Because there has been SO much rain in our area this spring, whenever the sun decides to show its shiny face, everyone flocks to the great outdoors to soak up its glorious rays. Of course, a day out playing and working in the sunshine means slathering on sunscreen first to protect delicate skin from the damage sun exposure can cause. Due to the chemical makeup of many popular sunscreens, these days many people are questioning whether these products are actually safe to use, or whether they may be harming us rather than protecting us.

All over yesteday's news were stories of the potential dangers to fetuses of a common sunscreen ingredient, retinyl palmitate, as was mentioned in the July issue of Consumer Reports. Medical professionals reassured the public that there is no conclusive evidence of any connection between the quantities of retinyl palmitate used in sunscreens and harm to humans, and that the proven benefits of sunscreens outweigh any potential risks, thus pregnant women should continue to use them. Despite this reassurance, the seeds of doubt have once again been planted in the minds of many cautious consumers, and in my opinion, there is just cause for this concern.

According to the Environmental Working Group, an organization of professionals committed to exposing and finding solutions to threats to our health and the environment, retinyl palmitate is only one of the ingredients we should be wary of in many of today's sunscreen products. Research has linked oxybenzone, another common sunscreen chemical, to allergies, hormone disruption and skin damage, and has shown it to actually enhance the ability of other chemicals to penetrate the skin. Another ingredient of concern is parabens, chemical preservatives that have the potential to harm our reproductive systems. With skin being the body's largest organ, it makes sense to be concerned about what chemicals it comes into contact with; any of those chemicals that can be absorbed through the skin may have unhealthy effects on our body's other organs and systems.

Fortunately, there is an alternative to chemical sunscreens (a fact which, interestingly enough, I did not hear mentioned in any of the news reports yesterday). Mineral sunscreens are made from either zinc or titanium; they do not penetrate the skin and are stable in sunlight, a claim that many chemical sunscreens cannot make. They also offer good broad spectrum protection, blocking both UVB and UVA rays. While you typically will not find mineral suncreens in your usual department and grocery stores, they are readily available in health food stores and from online companies like well.ca.
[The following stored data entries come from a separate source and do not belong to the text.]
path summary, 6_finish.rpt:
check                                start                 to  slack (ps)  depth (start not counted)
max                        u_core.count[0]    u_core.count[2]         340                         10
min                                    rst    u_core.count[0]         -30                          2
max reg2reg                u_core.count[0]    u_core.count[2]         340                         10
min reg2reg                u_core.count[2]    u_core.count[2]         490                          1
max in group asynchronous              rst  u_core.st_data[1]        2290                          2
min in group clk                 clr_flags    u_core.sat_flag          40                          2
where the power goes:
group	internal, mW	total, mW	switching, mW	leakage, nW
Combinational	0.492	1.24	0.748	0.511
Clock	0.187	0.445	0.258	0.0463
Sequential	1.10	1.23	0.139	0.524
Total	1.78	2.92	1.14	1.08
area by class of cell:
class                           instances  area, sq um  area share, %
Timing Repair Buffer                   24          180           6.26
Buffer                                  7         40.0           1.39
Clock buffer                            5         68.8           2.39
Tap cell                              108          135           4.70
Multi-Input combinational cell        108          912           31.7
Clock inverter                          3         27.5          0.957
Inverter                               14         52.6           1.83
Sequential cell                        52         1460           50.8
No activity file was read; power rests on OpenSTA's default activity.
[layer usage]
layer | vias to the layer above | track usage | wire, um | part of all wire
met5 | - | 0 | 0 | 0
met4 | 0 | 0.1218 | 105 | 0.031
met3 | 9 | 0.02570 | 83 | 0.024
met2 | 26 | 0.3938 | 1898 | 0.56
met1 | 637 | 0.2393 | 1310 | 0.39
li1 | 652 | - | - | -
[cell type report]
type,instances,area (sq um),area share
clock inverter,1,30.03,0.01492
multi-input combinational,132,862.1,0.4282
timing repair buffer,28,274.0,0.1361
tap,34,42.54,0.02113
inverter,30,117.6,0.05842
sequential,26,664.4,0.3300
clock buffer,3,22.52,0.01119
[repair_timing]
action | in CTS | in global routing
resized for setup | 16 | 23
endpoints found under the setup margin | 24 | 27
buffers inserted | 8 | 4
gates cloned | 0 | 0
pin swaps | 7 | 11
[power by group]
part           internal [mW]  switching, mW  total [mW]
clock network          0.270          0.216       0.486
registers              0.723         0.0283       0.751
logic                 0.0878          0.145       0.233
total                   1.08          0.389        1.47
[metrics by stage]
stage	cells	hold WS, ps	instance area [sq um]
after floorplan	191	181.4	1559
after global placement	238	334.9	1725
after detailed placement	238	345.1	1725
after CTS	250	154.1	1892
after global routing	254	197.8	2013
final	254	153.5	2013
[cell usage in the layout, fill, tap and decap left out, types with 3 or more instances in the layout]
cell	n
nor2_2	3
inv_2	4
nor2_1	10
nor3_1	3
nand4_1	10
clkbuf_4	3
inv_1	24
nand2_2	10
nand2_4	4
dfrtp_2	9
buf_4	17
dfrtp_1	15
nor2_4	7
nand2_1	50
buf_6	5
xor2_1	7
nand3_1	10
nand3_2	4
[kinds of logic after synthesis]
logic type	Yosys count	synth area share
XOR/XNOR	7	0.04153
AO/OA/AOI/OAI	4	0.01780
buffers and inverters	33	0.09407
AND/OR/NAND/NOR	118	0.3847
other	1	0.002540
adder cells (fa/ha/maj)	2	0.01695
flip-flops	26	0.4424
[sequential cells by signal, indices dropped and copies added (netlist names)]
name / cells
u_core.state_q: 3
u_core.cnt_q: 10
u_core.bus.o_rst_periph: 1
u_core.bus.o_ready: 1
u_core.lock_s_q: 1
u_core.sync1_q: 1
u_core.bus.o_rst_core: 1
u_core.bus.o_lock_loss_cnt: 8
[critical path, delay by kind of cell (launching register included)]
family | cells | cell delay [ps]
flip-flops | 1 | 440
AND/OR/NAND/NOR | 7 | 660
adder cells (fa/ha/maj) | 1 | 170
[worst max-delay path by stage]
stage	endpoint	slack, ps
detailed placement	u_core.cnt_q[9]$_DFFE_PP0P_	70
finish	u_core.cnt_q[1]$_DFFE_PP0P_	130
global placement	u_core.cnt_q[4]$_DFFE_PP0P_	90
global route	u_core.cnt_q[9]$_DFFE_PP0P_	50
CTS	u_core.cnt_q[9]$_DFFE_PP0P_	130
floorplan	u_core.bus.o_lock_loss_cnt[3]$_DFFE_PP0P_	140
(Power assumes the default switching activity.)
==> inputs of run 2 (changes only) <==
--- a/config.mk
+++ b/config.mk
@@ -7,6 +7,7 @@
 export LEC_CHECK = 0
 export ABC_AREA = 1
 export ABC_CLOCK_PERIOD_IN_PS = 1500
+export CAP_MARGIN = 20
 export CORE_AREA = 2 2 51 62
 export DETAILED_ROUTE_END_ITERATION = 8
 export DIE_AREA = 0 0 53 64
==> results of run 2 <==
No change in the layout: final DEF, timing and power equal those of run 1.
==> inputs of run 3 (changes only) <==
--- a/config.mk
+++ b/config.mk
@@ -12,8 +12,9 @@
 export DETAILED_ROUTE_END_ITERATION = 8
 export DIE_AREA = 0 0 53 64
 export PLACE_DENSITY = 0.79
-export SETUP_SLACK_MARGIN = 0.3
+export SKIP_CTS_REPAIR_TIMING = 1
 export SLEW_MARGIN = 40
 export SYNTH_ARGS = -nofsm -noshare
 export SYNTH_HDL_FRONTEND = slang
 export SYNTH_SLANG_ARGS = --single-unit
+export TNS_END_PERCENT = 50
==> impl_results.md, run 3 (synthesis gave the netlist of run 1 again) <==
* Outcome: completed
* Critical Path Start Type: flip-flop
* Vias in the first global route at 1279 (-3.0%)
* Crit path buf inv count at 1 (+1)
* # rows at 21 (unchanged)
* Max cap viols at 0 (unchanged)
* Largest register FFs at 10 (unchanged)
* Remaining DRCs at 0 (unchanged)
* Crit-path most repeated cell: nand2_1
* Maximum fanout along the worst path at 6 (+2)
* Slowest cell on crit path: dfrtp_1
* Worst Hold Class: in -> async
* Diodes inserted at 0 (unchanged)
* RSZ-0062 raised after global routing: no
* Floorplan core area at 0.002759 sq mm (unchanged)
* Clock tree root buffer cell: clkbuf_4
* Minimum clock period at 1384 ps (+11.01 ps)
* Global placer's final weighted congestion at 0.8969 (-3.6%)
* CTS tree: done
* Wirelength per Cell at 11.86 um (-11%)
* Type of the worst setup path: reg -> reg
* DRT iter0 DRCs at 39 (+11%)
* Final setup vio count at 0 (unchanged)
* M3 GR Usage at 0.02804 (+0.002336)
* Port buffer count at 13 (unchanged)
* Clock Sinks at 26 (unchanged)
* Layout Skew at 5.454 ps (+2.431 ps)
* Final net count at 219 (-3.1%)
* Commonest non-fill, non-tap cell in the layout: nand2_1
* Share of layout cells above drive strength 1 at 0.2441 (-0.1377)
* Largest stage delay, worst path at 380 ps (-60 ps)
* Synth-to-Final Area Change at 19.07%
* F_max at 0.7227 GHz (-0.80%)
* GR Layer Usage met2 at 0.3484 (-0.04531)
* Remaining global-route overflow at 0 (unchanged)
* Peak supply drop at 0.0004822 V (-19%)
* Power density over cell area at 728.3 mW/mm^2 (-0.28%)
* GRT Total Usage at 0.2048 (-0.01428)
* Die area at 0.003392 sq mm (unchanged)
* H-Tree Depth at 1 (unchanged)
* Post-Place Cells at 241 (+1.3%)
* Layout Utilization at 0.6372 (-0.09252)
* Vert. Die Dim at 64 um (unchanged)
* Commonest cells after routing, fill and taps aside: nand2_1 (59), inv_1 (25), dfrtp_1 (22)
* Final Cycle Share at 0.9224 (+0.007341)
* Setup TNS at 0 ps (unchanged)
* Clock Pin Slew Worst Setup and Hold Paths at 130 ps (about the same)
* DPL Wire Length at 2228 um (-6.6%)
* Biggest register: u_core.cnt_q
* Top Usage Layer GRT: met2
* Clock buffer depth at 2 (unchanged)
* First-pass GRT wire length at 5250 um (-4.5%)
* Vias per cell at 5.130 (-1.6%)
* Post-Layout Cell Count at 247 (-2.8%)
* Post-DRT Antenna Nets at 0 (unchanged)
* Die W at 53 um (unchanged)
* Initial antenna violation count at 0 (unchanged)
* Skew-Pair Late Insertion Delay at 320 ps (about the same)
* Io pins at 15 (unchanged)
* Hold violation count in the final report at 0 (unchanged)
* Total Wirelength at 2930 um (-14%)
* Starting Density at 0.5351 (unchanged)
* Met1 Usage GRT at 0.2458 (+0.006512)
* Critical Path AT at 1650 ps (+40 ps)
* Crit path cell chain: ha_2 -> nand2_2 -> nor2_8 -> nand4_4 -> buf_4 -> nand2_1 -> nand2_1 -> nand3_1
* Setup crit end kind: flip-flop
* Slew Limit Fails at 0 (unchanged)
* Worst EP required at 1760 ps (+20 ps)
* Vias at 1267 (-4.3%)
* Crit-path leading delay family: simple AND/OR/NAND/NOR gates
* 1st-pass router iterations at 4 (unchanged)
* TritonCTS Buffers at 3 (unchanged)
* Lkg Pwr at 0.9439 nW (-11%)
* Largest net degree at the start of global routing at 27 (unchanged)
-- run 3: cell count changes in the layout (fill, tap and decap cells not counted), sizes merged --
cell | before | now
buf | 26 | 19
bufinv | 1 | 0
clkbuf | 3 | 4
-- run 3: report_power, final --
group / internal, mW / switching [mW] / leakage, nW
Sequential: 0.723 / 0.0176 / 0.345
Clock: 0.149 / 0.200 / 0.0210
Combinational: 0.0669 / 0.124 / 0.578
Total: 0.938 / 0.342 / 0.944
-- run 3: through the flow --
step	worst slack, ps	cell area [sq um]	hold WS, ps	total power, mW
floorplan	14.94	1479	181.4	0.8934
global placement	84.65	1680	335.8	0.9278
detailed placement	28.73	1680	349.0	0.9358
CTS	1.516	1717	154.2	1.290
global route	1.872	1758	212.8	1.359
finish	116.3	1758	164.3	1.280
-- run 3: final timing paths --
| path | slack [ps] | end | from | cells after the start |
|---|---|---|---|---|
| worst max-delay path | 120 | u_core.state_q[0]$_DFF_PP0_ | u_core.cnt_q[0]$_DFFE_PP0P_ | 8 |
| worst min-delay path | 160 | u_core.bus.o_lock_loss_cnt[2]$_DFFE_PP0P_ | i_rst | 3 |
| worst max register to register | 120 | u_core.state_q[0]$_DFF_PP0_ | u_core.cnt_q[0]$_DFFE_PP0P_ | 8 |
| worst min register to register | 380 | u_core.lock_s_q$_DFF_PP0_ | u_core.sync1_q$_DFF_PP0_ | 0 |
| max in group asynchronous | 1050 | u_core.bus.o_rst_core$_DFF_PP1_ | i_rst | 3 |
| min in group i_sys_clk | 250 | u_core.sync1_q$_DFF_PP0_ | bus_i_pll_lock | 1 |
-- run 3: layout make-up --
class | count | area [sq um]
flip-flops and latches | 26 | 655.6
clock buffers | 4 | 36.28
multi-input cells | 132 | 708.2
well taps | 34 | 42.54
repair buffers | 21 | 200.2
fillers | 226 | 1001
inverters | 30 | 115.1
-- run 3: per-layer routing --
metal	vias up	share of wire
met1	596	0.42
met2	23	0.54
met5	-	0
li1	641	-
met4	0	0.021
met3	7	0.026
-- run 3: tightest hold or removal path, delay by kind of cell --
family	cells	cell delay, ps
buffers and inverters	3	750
We have been using the Badger brand of mineral sunscreen since last spring and are very happy with it. It's unscented, made from natural ingredients like olive oil and beeswax, and does not irritate the boys' sensitive skin. While zinc-based sunscreens like Badger are very "white", we find that if we rub the sunscreen between our hands to soften it up before applying it, and then smooth it well on our skin, the white sheen is much less visible.

To find out how your usual brand of sunscreen (and other skin care products) rate safety-wise, check out the Environmental Working Group's informative Skin Deep Cosmetics Database. You might be surprised (and alarmed) at what you discover.

Enjoying the hot sunshine after so many months of cool, gray weather is a welcome delight for many this time of year. It's important to remember, though, that when we take the necessary precaution of protecting our skin, we should protect the rest of our bodies from harm as well.